• **Task goal**: The required output is the exact run of lines below that opens at the line with "PLACE_DENSITY_LB_ADDON = default" and closes at the line with "clock period = 4.26".

• **Records from a dataset**:
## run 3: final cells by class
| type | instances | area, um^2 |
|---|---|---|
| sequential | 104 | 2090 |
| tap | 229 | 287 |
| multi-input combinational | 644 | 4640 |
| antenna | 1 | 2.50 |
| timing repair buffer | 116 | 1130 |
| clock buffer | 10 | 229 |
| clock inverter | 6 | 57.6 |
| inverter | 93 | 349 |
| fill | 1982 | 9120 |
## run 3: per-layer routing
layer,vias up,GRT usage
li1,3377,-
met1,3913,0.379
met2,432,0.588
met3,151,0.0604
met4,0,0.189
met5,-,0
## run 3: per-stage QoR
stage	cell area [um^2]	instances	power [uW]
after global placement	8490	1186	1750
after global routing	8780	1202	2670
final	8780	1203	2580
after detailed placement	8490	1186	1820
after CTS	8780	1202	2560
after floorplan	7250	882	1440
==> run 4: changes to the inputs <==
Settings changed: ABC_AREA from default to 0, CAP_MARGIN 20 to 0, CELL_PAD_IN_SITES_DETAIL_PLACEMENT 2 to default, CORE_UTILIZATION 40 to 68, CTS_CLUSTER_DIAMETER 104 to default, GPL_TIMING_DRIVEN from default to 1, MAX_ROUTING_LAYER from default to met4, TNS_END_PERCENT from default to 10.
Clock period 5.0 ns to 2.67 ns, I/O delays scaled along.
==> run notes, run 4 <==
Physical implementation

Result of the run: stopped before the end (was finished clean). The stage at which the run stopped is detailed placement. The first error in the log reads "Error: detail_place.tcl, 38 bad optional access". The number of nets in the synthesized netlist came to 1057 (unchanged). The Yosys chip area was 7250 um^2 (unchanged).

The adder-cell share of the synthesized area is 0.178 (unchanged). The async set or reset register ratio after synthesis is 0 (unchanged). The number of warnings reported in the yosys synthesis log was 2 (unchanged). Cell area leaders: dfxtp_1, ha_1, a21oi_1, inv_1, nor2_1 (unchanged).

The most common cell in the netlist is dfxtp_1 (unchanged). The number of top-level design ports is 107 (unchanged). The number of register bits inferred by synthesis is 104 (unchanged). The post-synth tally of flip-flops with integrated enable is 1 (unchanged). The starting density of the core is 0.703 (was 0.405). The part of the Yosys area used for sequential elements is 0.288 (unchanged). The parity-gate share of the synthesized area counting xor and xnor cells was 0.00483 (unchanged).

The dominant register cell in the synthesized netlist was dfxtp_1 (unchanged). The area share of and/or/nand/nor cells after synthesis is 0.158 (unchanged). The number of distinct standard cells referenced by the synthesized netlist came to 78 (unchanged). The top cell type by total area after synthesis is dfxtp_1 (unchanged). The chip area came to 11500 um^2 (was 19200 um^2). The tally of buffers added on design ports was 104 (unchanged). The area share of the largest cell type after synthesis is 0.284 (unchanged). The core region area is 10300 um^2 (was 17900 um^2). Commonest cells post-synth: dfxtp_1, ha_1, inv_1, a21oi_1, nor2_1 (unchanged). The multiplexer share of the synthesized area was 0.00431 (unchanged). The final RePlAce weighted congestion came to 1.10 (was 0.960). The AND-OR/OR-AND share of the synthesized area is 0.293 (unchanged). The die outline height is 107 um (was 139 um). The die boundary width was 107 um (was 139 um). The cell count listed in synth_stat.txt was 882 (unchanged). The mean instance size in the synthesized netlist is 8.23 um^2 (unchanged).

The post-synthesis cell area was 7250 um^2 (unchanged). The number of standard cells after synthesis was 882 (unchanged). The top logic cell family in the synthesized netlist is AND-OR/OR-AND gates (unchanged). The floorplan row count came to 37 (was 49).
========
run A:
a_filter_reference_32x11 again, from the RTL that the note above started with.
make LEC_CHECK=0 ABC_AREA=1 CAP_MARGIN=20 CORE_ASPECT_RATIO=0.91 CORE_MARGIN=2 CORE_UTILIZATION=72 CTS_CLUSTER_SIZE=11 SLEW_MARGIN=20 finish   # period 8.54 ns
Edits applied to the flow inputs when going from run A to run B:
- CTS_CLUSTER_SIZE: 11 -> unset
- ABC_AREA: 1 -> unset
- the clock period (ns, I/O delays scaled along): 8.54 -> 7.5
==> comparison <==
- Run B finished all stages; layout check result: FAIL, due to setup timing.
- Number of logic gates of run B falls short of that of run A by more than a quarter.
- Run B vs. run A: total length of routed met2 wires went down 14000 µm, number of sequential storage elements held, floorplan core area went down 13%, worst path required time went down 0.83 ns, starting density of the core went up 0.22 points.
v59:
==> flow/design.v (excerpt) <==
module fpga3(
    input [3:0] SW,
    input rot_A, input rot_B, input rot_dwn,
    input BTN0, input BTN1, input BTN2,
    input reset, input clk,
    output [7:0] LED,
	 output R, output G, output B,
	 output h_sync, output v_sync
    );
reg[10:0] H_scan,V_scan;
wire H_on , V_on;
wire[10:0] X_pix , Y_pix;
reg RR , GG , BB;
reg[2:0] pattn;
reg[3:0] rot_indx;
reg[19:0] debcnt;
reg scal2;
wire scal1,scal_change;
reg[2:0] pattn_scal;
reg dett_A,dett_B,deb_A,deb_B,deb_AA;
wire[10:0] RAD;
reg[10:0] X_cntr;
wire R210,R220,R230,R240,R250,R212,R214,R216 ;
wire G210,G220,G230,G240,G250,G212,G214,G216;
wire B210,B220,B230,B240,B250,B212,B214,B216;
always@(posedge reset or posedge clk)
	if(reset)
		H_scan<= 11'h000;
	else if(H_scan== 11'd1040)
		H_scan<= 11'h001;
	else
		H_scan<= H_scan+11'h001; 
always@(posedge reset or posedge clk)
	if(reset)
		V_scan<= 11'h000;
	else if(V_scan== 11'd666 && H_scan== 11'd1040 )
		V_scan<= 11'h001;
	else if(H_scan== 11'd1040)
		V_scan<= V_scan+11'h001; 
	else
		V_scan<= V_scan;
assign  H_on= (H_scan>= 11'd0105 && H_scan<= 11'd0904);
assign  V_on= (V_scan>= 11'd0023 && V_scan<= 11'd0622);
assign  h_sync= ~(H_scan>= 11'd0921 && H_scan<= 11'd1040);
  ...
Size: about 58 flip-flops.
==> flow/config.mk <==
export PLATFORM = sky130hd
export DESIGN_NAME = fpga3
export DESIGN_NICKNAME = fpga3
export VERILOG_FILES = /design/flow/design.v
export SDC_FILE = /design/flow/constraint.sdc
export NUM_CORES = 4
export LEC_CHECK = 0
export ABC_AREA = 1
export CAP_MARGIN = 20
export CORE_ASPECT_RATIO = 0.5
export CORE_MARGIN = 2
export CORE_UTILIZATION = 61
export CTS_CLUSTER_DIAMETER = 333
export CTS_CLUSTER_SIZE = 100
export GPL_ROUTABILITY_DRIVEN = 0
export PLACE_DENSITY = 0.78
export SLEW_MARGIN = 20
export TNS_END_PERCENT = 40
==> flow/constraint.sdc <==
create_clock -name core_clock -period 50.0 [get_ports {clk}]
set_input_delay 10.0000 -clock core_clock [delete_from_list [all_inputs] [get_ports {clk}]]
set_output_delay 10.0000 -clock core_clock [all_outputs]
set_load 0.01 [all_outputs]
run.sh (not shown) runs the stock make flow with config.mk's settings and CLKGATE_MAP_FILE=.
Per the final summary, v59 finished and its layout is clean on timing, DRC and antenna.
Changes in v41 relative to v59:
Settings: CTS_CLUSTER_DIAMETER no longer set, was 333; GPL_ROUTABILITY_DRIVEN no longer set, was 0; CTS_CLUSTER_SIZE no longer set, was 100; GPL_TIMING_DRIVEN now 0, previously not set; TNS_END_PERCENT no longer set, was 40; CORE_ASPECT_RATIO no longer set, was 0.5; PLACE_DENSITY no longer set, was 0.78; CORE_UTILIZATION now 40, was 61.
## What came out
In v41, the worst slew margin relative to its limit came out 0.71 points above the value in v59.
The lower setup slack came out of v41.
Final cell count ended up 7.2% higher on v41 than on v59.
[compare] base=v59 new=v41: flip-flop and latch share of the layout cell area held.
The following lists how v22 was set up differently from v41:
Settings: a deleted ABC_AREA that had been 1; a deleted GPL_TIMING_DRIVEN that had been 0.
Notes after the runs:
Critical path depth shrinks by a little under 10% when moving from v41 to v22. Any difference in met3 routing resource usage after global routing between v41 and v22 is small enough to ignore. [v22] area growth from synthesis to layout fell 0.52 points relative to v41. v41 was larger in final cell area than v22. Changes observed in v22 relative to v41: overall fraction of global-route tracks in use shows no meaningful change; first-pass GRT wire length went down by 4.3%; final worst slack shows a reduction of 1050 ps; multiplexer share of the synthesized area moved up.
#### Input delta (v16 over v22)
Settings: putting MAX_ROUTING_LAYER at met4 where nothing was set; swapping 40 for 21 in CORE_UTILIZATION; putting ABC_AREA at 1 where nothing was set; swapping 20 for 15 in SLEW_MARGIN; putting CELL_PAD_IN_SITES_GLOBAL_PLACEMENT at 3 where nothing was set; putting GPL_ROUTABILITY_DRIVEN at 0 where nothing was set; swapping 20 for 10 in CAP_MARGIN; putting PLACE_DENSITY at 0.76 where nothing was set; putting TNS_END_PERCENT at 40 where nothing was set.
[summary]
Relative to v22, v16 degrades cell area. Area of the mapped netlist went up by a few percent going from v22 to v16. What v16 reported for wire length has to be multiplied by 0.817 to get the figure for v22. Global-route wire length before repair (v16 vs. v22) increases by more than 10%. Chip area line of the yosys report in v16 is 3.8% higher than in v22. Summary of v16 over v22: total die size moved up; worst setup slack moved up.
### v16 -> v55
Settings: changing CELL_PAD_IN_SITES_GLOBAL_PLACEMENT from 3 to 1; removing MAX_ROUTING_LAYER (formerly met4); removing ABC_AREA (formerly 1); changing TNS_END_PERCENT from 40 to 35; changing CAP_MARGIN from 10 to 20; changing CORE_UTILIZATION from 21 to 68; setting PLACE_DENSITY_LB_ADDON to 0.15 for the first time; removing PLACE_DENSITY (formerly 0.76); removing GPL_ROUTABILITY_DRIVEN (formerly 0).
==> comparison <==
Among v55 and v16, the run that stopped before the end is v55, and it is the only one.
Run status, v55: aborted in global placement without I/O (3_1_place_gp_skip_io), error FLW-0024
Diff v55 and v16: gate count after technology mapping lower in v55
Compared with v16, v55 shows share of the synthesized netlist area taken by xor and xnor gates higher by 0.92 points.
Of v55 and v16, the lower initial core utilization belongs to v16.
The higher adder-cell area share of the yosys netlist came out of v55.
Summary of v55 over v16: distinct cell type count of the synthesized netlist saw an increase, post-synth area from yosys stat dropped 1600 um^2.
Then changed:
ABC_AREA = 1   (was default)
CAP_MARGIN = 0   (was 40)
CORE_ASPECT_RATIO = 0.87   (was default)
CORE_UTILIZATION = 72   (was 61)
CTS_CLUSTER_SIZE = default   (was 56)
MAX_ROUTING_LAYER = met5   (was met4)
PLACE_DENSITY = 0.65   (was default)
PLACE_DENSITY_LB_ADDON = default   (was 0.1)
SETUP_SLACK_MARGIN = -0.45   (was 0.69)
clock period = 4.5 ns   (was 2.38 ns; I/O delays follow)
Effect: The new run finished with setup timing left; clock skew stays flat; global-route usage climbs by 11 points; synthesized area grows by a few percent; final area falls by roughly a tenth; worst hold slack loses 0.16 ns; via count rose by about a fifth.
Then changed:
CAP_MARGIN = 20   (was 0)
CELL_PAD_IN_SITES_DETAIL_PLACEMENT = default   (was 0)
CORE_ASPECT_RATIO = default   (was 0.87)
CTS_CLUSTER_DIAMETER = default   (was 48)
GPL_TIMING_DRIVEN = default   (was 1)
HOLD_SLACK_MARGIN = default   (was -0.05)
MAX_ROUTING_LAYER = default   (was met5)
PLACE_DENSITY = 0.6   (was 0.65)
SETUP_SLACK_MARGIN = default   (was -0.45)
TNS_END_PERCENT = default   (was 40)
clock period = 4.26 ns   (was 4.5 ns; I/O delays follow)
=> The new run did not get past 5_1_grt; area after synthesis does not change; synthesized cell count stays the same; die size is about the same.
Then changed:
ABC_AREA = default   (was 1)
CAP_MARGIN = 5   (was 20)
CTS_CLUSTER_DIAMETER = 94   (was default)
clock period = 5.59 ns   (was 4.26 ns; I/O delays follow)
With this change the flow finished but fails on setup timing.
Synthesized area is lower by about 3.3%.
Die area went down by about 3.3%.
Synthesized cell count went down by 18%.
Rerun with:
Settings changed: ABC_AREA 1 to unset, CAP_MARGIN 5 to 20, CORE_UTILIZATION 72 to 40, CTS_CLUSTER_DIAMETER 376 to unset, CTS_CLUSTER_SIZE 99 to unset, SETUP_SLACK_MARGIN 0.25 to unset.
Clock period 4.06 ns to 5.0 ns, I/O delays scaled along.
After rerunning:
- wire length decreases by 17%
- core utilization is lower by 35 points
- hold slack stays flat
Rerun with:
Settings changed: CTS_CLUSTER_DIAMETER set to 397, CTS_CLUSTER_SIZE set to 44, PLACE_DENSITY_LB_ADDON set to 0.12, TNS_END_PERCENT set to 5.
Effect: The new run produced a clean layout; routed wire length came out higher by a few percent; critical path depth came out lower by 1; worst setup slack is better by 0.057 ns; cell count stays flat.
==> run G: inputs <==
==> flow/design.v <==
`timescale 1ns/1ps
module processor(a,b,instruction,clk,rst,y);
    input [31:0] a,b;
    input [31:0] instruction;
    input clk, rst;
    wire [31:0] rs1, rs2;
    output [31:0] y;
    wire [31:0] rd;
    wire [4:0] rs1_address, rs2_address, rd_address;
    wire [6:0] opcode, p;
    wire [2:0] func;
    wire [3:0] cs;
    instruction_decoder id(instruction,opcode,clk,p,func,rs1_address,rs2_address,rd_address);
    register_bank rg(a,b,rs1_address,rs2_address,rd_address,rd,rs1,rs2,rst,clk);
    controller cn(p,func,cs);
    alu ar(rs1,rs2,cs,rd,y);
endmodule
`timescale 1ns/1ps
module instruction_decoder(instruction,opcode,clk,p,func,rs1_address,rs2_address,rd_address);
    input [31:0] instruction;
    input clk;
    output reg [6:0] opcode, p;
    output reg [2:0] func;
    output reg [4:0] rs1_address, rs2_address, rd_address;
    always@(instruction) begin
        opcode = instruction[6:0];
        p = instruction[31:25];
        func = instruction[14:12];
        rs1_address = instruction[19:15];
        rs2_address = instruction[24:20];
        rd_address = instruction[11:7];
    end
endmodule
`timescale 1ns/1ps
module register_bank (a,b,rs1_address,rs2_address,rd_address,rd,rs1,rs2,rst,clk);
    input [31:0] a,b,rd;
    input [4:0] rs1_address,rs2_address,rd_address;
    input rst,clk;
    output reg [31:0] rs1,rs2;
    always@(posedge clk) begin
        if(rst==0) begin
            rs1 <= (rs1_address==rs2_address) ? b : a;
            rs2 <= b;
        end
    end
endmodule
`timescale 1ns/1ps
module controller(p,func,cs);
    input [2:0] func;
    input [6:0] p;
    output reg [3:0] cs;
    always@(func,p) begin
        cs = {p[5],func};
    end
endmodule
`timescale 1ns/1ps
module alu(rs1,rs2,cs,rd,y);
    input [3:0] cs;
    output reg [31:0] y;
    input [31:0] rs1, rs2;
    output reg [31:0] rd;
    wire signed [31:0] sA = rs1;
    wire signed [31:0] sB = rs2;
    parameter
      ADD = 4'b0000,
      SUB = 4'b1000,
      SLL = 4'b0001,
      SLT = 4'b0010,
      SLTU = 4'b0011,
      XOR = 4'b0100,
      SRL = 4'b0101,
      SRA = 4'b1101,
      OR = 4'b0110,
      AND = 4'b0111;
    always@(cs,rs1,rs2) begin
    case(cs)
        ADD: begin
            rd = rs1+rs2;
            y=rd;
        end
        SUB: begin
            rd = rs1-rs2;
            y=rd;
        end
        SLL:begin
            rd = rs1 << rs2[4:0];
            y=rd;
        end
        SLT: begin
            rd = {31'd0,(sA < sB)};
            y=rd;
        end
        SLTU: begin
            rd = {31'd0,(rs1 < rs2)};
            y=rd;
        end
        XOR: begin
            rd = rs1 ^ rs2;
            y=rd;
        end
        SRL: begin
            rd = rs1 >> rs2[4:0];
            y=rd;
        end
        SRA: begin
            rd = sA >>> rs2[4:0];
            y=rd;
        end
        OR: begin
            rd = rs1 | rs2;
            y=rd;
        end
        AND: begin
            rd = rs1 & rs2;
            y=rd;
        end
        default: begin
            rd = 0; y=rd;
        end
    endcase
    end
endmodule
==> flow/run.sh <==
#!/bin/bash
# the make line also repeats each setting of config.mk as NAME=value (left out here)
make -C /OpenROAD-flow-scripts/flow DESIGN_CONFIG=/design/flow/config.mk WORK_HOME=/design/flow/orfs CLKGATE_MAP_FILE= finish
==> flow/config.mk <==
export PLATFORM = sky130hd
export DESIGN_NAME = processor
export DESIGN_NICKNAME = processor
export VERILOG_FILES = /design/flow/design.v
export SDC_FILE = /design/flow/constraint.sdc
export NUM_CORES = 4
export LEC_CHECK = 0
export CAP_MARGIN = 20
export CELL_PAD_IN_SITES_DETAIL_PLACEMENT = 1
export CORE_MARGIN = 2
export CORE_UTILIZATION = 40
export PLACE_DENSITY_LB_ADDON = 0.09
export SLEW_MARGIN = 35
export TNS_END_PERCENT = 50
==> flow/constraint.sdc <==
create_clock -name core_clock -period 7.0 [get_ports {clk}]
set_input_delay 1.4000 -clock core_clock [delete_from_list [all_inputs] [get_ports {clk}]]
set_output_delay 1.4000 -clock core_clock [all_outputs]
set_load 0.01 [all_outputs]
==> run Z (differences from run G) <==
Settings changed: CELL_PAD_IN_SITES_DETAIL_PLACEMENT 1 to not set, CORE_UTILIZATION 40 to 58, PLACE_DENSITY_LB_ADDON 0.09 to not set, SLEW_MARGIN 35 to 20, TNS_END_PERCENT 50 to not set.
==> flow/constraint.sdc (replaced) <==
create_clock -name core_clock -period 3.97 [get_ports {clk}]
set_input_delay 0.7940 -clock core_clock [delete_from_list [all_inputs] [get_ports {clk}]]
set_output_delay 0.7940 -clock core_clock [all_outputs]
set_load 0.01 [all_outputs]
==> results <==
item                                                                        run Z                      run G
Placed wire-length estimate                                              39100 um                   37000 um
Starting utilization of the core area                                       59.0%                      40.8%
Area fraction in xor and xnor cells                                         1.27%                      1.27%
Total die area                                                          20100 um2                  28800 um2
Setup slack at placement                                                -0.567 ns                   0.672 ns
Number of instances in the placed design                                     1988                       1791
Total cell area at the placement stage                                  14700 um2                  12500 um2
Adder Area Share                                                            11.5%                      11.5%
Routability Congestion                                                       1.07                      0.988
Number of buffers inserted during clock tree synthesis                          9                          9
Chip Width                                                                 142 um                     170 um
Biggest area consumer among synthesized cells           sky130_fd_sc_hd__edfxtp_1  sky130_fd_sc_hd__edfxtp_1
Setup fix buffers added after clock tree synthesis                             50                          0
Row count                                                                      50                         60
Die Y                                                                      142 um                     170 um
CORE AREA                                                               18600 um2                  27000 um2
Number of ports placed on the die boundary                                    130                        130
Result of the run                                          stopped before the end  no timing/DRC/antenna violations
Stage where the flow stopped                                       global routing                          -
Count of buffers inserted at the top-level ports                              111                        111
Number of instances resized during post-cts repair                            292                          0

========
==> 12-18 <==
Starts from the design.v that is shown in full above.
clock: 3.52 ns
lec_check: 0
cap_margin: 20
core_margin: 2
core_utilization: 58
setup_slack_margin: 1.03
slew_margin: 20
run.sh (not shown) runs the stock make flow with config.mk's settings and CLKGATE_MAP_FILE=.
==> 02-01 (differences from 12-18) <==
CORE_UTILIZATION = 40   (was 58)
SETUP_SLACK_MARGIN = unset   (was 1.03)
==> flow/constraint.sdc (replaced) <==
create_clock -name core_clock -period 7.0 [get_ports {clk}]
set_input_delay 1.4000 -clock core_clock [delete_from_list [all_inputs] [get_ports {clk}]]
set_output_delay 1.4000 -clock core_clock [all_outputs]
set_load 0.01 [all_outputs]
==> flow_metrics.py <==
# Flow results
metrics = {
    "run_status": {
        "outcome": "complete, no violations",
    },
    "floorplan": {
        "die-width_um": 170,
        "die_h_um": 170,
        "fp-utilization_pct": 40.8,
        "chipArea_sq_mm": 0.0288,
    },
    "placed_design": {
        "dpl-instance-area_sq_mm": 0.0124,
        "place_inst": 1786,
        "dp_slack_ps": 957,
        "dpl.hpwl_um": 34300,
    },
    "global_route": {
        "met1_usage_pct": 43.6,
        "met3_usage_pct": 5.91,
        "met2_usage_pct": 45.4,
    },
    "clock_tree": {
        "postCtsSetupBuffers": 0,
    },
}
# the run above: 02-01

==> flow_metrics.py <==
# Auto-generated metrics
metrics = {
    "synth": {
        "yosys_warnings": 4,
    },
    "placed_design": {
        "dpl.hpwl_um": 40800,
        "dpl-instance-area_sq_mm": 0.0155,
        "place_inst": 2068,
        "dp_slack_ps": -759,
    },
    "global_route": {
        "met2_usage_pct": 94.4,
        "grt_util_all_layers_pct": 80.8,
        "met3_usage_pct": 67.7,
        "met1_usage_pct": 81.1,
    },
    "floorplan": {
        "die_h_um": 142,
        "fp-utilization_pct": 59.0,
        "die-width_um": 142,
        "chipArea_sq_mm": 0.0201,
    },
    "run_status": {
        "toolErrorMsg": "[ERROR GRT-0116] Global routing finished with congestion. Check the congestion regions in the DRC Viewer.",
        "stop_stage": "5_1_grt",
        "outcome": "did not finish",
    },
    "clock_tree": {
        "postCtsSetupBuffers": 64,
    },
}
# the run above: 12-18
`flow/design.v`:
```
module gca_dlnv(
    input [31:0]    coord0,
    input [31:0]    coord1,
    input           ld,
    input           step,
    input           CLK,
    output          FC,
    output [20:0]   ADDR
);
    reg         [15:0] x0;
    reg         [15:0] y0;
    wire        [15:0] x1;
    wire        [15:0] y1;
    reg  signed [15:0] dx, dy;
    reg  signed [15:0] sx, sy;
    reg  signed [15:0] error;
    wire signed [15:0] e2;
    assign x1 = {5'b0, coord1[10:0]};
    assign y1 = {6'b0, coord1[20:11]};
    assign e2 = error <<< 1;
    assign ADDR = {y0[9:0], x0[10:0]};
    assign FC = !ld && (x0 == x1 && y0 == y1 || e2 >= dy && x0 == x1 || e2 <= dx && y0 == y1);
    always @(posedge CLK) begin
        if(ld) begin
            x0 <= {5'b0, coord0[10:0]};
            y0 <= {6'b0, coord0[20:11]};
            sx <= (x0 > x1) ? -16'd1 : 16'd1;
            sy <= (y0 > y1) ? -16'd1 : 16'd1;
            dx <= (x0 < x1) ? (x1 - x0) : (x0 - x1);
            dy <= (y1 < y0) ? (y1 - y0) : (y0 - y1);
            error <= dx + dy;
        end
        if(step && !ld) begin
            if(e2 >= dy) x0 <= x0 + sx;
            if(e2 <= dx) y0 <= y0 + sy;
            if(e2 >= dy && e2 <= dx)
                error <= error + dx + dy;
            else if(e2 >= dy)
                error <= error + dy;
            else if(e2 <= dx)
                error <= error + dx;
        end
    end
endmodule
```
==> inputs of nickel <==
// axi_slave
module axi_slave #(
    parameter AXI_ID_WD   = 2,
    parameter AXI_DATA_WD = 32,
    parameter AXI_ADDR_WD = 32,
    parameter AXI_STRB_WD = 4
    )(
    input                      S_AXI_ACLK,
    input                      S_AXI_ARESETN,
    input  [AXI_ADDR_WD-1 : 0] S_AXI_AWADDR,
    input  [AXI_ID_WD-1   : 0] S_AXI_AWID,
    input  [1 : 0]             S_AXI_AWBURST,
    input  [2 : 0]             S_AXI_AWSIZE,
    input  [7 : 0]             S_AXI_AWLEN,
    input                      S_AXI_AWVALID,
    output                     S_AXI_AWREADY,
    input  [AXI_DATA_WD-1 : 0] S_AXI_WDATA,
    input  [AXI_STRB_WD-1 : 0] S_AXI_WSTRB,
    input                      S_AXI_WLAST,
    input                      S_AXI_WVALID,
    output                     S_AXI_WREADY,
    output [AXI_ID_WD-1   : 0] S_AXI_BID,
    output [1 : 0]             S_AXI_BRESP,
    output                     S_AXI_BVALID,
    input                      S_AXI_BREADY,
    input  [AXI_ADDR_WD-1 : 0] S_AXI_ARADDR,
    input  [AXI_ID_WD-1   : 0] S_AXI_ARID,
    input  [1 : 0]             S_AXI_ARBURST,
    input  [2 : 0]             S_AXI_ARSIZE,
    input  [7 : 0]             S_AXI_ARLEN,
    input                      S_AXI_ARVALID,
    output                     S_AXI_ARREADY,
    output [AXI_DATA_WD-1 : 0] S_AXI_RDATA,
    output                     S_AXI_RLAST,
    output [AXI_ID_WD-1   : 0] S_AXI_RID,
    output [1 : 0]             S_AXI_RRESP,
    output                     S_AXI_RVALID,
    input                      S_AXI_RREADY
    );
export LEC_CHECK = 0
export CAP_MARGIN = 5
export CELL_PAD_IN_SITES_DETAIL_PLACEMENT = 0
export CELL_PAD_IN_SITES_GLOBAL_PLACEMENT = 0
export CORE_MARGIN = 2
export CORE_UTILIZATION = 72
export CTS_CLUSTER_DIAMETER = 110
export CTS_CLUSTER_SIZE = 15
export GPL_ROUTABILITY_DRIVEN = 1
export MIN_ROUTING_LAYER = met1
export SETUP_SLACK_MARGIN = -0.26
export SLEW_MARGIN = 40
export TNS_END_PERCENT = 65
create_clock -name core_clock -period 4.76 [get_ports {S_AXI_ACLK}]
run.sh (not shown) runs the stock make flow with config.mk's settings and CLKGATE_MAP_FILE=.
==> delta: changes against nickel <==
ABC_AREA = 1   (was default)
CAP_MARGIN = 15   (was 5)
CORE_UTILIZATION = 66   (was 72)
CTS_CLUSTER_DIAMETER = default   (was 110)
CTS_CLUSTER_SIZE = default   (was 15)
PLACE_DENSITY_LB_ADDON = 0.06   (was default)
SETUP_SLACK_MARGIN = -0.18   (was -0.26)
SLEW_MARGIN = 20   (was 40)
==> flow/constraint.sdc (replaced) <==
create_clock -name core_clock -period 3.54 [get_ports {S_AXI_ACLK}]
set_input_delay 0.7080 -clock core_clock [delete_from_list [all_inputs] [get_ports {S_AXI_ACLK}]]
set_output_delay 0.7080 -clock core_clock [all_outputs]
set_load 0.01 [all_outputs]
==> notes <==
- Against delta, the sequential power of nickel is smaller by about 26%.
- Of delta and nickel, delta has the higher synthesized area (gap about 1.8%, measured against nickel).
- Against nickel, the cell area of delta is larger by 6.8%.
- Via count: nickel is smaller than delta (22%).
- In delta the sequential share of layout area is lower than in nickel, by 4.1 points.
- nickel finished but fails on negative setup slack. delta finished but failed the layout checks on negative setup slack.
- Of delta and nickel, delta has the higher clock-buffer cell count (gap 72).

• **Result below**:
PLACE_DENSITY_LB_ADDON = default   (was 0.1)
SETUP_SLACK_MARGIN = -0.45   (was 0.69)
clock period = 4.5 ns   (was 2.38 ns; I/O delays follow)
Effect: The new run finished with setup timing left; clock skew stays flat; global-route usage climbs by 11 points; synthesized area grows by a few percent; final area falls by roughly a tenth; worst hold slack loses 0.16 ns; via count rose by about a fifth.
Then changed:
CAP_MARGIN = 20   (was 0)
CELL_PAD_IN_SITES_DETAIL_PLACEMENT = default   (was 0)
CORE_ASPECT_RATIO = default   (was 0.87)
CTS_CLUSTER_DIAMETER = default   (was 48)
GPL_TIMING_DRIVEN = default   (was 1)
HOLD_SLACK_MARGIN = default   (was -0.05)
MAX_ROUTING_LAYER = default   (was met5)
PLACE_DENSITY = 0.6   (was 0.65)
SETUP_SLACK_MARGIN = default   (was -0.45)
TNS_END_PERCENT = default   (was 40)
clock period = 4.26 ns   (was 4.5 ns; I/O delays follow)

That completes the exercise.